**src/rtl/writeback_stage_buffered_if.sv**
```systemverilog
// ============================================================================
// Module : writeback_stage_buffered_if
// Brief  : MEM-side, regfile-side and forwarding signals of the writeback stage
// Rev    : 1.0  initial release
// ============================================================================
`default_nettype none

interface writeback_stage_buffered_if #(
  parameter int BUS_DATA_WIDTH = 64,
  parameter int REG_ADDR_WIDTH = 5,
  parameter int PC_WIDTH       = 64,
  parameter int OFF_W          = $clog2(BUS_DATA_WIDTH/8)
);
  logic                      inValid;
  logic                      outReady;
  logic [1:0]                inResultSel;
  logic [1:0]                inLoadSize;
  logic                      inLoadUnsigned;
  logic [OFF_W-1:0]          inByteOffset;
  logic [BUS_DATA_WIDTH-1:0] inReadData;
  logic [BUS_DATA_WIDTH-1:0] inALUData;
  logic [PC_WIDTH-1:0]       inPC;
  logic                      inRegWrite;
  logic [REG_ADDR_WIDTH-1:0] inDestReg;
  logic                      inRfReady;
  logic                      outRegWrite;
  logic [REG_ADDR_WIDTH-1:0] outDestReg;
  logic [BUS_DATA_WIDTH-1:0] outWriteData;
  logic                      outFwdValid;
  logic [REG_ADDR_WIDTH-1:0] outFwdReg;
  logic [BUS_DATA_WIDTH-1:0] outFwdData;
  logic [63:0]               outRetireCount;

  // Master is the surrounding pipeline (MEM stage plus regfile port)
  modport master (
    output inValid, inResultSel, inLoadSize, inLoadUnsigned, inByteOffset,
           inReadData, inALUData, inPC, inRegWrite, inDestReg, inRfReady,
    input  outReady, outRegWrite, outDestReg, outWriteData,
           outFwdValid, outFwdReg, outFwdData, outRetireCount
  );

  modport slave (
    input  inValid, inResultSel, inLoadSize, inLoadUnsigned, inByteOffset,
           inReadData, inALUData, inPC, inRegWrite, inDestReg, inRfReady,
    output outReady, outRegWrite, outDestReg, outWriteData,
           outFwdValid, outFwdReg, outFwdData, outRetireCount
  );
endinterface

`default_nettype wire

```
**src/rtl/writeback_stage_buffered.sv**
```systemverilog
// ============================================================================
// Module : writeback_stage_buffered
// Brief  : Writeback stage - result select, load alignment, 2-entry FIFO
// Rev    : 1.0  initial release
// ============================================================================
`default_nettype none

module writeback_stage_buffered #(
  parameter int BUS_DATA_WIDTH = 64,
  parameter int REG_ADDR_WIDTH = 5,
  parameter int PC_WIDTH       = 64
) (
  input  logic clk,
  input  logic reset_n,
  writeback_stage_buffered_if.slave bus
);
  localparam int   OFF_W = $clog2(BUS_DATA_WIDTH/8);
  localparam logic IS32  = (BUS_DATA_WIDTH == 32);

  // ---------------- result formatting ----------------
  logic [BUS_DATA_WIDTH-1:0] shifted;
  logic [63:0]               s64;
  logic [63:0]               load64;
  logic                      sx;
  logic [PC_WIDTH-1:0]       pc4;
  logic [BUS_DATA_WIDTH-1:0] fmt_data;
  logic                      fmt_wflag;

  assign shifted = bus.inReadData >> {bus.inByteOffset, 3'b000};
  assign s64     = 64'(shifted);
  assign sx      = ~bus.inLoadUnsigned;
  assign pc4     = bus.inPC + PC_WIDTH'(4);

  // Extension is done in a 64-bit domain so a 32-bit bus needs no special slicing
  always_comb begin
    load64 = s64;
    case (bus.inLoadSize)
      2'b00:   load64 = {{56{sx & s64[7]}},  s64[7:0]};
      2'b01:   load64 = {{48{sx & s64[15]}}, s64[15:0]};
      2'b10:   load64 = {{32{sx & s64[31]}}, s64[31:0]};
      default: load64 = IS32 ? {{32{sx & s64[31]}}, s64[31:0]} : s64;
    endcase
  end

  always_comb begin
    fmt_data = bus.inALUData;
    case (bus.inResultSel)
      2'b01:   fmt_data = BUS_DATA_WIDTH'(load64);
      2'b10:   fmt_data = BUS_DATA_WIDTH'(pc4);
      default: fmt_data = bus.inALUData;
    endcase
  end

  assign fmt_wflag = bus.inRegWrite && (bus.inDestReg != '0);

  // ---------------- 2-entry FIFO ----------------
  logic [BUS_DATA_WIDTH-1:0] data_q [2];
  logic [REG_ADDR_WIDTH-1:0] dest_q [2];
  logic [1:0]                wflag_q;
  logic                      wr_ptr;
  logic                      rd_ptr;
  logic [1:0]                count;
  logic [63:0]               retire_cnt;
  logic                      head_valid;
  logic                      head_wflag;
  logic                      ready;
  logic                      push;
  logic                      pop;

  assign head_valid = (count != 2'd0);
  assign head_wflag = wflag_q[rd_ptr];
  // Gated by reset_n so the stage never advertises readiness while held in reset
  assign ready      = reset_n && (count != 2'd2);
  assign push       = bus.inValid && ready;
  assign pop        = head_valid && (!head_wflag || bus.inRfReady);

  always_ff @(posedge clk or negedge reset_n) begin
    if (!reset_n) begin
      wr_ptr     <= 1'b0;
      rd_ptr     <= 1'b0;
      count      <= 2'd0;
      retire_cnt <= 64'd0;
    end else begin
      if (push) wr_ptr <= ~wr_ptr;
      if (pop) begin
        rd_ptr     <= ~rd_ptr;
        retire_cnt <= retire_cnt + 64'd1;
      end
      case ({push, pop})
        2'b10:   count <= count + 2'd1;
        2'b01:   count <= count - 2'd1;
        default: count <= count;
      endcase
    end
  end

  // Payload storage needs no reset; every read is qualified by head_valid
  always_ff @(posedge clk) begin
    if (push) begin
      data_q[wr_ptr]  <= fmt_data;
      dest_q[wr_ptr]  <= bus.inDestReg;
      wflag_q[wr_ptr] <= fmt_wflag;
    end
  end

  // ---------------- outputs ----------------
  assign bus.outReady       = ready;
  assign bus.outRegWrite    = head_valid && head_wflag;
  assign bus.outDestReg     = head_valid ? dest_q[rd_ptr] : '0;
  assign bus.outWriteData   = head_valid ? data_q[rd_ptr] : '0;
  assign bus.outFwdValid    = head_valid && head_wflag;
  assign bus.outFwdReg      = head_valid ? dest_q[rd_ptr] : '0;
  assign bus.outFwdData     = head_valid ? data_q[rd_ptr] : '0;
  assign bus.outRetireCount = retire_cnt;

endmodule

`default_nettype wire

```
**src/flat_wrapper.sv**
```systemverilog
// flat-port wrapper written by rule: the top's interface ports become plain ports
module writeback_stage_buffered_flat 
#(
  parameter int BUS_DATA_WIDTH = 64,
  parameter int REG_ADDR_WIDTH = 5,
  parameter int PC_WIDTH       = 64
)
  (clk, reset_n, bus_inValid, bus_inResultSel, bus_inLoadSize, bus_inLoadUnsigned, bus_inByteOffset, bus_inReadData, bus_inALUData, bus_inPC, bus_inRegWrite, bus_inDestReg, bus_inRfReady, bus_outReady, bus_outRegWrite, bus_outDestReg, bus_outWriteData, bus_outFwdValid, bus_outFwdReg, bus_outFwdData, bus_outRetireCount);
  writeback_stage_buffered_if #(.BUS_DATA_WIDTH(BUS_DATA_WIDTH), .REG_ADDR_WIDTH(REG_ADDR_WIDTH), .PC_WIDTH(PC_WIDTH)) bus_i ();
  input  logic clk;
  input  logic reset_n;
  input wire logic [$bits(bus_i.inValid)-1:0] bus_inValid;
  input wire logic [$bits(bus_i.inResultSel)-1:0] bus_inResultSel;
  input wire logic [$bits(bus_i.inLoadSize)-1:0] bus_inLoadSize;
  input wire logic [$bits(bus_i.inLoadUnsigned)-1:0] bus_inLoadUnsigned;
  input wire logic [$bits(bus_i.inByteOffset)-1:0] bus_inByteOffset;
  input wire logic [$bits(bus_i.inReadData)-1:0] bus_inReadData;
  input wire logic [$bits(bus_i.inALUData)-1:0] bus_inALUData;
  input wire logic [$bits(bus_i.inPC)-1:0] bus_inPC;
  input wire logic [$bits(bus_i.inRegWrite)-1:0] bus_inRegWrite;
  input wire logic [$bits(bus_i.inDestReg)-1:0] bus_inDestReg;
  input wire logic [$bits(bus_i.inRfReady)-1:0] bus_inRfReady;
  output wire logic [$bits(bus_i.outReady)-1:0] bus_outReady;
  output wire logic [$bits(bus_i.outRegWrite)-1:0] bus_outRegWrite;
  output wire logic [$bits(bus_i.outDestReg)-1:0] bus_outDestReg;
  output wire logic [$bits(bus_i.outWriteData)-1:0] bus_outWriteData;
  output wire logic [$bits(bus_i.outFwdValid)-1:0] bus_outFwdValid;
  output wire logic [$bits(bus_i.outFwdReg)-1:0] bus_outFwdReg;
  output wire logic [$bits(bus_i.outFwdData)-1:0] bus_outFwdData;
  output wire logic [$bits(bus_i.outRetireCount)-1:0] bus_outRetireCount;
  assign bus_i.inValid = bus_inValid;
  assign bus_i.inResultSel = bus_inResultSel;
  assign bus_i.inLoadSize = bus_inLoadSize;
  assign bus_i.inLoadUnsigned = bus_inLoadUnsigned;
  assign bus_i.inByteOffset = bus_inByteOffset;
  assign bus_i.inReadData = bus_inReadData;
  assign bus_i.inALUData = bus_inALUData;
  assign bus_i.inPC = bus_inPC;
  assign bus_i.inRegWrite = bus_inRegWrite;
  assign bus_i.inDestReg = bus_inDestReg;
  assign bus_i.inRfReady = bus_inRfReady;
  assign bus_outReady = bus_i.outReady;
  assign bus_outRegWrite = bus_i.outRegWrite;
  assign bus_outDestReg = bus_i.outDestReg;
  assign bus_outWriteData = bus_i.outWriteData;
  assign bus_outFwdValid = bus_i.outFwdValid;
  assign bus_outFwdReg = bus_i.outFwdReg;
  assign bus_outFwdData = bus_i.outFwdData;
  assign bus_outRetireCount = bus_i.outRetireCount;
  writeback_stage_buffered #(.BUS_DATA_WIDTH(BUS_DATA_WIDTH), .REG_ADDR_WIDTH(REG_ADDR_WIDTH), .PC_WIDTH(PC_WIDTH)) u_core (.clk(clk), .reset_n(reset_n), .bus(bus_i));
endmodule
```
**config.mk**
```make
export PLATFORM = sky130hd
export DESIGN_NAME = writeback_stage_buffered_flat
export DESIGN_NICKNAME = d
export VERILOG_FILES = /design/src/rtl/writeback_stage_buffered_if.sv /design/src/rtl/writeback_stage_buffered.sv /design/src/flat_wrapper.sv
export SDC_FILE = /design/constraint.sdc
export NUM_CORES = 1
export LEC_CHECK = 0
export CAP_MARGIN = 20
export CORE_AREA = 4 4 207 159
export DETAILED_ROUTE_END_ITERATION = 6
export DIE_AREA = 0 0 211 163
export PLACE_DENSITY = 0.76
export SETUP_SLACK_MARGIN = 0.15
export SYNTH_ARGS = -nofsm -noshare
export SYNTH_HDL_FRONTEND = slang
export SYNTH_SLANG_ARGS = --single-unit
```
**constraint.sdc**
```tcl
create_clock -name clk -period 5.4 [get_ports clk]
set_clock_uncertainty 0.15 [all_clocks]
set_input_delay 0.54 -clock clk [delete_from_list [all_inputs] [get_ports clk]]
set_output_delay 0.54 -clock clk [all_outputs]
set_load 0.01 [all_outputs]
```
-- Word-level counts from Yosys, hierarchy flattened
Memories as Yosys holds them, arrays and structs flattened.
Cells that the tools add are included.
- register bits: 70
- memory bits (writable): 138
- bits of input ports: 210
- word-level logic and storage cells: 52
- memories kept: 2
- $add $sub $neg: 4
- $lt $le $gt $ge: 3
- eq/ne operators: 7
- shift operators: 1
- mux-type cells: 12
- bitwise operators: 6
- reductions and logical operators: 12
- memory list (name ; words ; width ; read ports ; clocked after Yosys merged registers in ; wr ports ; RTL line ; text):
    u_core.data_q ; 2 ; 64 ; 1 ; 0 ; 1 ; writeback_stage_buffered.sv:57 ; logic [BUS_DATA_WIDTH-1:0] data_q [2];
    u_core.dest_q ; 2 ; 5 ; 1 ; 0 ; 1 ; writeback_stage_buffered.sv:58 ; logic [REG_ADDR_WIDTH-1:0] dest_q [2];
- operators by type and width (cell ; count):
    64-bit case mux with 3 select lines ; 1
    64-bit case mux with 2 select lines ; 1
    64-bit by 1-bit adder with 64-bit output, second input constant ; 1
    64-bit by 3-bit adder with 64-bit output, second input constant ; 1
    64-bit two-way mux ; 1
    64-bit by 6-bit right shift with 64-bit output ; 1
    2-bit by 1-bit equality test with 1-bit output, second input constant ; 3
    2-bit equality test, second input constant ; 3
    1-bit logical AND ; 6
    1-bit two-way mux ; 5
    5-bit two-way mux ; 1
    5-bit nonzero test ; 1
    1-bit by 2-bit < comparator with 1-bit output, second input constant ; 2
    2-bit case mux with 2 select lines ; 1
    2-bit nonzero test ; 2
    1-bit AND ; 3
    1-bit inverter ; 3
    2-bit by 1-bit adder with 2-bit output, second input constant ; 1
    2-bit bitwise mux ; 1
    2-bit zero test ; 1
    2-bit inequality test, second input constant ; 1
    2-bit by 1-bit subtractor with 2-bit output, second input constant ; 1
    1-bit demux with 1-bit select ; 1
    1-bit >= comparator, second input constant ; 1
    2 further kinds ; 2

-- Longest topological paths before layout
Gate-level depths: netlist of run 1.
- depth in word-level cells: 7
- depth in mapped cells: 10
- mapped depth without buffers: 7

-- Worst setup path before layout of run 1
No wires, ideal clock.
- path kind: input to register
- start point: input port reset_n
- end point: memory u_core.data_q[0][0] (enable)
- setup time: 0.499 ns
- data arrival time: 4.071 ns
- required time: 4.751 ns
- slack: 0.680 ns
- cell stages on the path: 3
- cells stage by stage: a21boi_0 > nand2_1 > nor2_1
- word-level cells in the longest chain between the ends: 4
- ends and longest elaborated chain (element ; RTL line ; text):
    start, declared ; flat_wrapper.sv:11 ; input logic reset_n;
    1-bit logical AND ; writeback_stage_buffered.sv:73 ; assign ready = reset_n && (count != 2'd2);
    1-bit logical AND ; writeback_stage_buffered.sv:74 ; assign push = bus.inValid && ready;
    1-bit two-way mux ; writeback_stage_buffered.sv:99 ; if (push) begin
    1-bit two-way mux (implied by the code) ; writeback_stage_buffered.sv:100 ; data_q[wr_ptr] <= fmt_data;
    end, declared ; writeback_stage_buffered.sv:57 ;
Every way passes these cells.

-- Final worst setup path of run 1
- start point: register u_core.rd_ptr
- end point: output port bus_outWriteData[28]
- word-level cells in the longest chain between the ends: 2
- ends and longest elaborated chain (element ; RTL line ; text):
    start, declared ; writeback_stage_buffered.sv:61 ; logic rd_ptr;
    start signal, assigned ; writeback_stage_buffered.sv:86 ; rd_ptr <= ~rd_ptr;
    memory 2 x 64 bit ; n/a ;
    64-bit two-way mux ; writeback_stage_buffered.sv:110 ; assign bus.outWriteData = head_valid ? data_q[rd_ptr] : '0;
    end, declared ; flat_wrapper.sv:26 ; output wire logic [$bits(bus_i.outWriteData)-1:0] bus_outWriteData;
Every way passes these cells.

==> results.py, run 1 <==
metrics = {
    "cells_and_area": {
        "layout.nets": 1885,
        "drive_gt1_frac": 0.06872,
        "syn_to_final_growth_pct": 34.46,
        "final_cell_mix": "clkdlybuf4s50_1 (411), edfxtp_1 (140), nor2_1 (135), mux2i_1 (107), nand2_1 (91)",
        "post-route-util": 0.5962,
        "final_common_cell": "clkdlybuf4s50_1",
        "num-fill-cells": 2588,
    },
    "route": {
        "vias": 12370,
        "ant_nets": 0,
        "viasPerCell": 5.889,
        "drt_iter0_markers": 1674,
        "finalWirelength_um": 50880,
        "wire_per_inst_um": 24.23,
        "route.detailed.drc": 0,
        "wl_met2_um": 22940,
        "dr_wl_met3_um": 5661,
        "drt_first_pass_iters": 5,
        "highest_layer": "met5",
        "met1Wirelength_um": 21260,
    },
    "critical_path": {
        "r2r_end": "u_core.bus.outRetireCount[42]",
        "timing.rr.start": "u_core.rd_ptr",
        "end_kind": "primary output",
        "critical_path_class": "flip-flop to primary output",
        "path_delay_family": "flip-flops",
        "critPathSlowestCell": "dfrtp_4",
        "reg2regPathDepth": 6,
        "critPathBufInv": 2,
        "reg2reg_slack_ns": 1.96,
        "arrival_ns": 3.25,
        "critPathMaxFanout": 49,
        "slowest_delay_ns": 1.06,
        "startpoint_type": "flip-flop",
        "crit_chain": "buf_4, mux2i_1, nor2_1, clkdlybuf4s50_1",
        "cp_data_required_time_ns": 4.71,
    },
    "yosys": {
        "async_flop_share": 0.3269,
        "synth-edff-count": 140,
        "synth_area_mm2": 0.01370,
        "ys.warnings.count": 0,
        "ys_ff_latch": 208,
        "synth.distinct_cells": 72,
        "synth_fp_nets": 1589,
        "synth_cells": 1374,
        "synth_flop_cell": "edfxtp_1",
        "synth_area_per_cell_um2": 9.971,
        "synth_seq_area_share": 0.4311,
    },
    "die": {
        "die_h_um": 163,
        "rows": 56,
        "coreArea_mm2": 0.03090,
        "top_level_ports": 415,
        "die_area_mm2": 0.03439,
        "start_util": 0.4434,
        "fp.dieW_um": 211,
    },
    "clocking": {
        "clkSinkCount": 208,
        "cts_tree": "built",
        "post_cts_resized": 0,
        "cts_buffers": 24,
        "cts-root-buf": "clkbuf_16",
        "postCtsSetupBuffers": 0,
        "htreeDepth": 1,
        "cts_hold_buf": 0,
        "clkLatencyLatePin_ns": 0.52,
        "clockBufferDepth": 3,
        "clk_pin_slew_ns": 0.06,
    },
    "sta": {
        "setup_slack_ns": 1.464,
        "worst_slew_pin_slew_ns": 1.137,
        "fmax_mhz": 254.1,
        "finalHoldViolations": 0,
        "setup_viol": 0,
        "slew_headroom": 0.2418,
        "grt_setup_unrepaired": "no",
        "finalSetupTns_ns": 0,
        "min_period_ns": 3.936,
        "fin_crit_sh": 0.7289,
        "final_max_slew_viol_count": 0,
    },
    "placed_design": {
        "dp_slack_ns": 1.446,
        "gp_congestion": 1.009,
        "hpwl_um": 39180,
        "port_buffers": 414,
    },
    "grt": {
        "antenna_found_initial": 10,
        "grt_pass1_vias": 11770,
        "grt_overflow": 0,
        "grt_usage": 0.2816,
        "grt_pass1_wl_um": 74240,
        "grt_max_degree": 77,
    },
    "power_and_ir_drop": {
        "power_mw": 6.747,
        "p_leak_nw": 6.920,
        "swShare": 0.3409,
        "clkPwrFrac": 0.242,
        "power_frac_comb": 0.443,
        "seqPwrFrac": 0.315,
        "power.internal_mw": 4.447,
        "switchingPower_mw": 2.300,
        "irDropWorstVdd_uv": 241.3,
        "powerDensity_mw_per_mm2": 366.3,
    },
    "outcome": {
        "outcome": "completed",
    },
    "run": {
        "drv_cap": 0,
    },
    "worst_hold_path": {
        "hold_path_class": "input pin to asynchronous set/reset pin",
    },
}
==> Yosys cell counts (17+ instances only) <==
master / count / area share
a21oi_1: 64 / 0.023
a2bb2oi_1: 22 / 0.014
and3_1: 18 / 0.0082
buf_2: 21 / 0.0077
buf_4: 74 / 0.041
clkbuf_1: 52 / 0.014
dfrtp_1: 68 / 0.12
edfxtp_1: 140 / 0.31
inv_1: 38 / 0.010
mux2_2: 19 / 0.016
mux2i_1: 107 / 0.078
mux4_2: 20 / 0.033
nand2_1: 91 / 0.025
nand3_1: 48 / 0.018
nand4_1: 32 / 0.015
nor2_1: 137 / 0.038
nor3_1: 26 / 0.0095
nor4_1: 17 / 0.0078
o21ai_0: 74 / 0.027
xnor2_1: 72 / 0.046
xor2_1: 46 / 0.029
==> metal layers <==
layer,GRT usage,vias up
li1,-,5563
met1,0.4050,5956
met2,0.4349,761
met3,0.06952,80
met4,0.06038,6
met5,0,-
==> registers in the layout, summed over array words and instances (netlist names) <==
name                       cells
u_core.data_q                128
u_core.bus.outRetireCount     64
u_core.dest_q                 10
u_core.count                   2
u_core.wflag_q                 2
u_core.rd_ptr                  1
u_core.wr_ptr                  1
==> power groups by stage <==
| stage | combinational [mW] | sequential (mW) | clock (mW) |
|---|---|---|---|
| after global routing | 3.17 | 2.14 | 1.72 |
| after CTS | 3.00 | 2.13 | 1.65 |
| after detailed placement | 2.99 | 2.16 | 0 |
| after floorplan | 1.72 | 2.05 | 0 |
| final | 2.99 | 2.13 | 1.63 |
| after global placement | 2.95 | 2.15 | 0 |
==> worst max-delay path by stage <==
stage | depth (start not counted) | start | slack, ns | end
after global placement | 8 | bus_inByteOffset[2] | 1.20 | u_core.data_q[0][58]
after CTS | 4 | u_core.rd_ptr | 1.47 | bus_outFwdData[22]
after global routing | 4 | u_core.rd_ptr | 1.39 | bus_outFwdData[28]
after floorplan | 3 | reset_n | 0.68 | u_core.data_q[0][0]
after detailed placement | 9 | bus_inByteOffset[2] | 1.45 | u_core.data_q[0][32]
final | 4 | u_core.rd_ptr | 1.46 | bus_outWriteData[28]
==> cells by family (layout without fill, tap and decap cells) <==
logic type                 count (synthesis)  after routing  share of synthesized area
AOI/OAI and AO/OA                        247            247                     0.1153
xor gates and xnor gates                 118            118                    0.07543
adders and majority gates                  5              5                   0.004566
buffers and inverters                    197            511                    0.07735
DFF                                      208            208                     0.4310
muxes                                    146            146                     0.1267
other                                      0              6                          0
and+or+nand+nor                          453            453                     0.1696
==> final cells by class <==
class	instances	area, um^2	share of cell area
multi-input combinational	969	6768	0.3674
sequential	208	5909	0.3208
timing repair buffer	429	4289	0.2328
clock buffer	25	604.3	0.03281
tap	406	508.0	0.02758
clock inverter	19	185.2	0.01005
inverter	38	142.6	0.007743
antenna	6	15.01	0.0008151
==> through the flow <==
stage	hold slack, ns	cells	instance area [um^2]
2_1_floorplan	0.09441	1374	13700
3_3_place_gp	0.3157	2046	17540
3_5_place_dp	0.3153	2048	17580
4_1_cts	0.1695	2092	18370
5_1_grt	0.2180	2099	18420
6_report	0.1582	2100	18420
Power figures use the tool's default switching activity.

_____

▶ DIRECTIONS FOR THIS TASK: Search the records for the string "slave" and report each line that has it.

▶ EXERCISE RESULT:
  modport slave (
  writeback_stage_buffered_if.slave bus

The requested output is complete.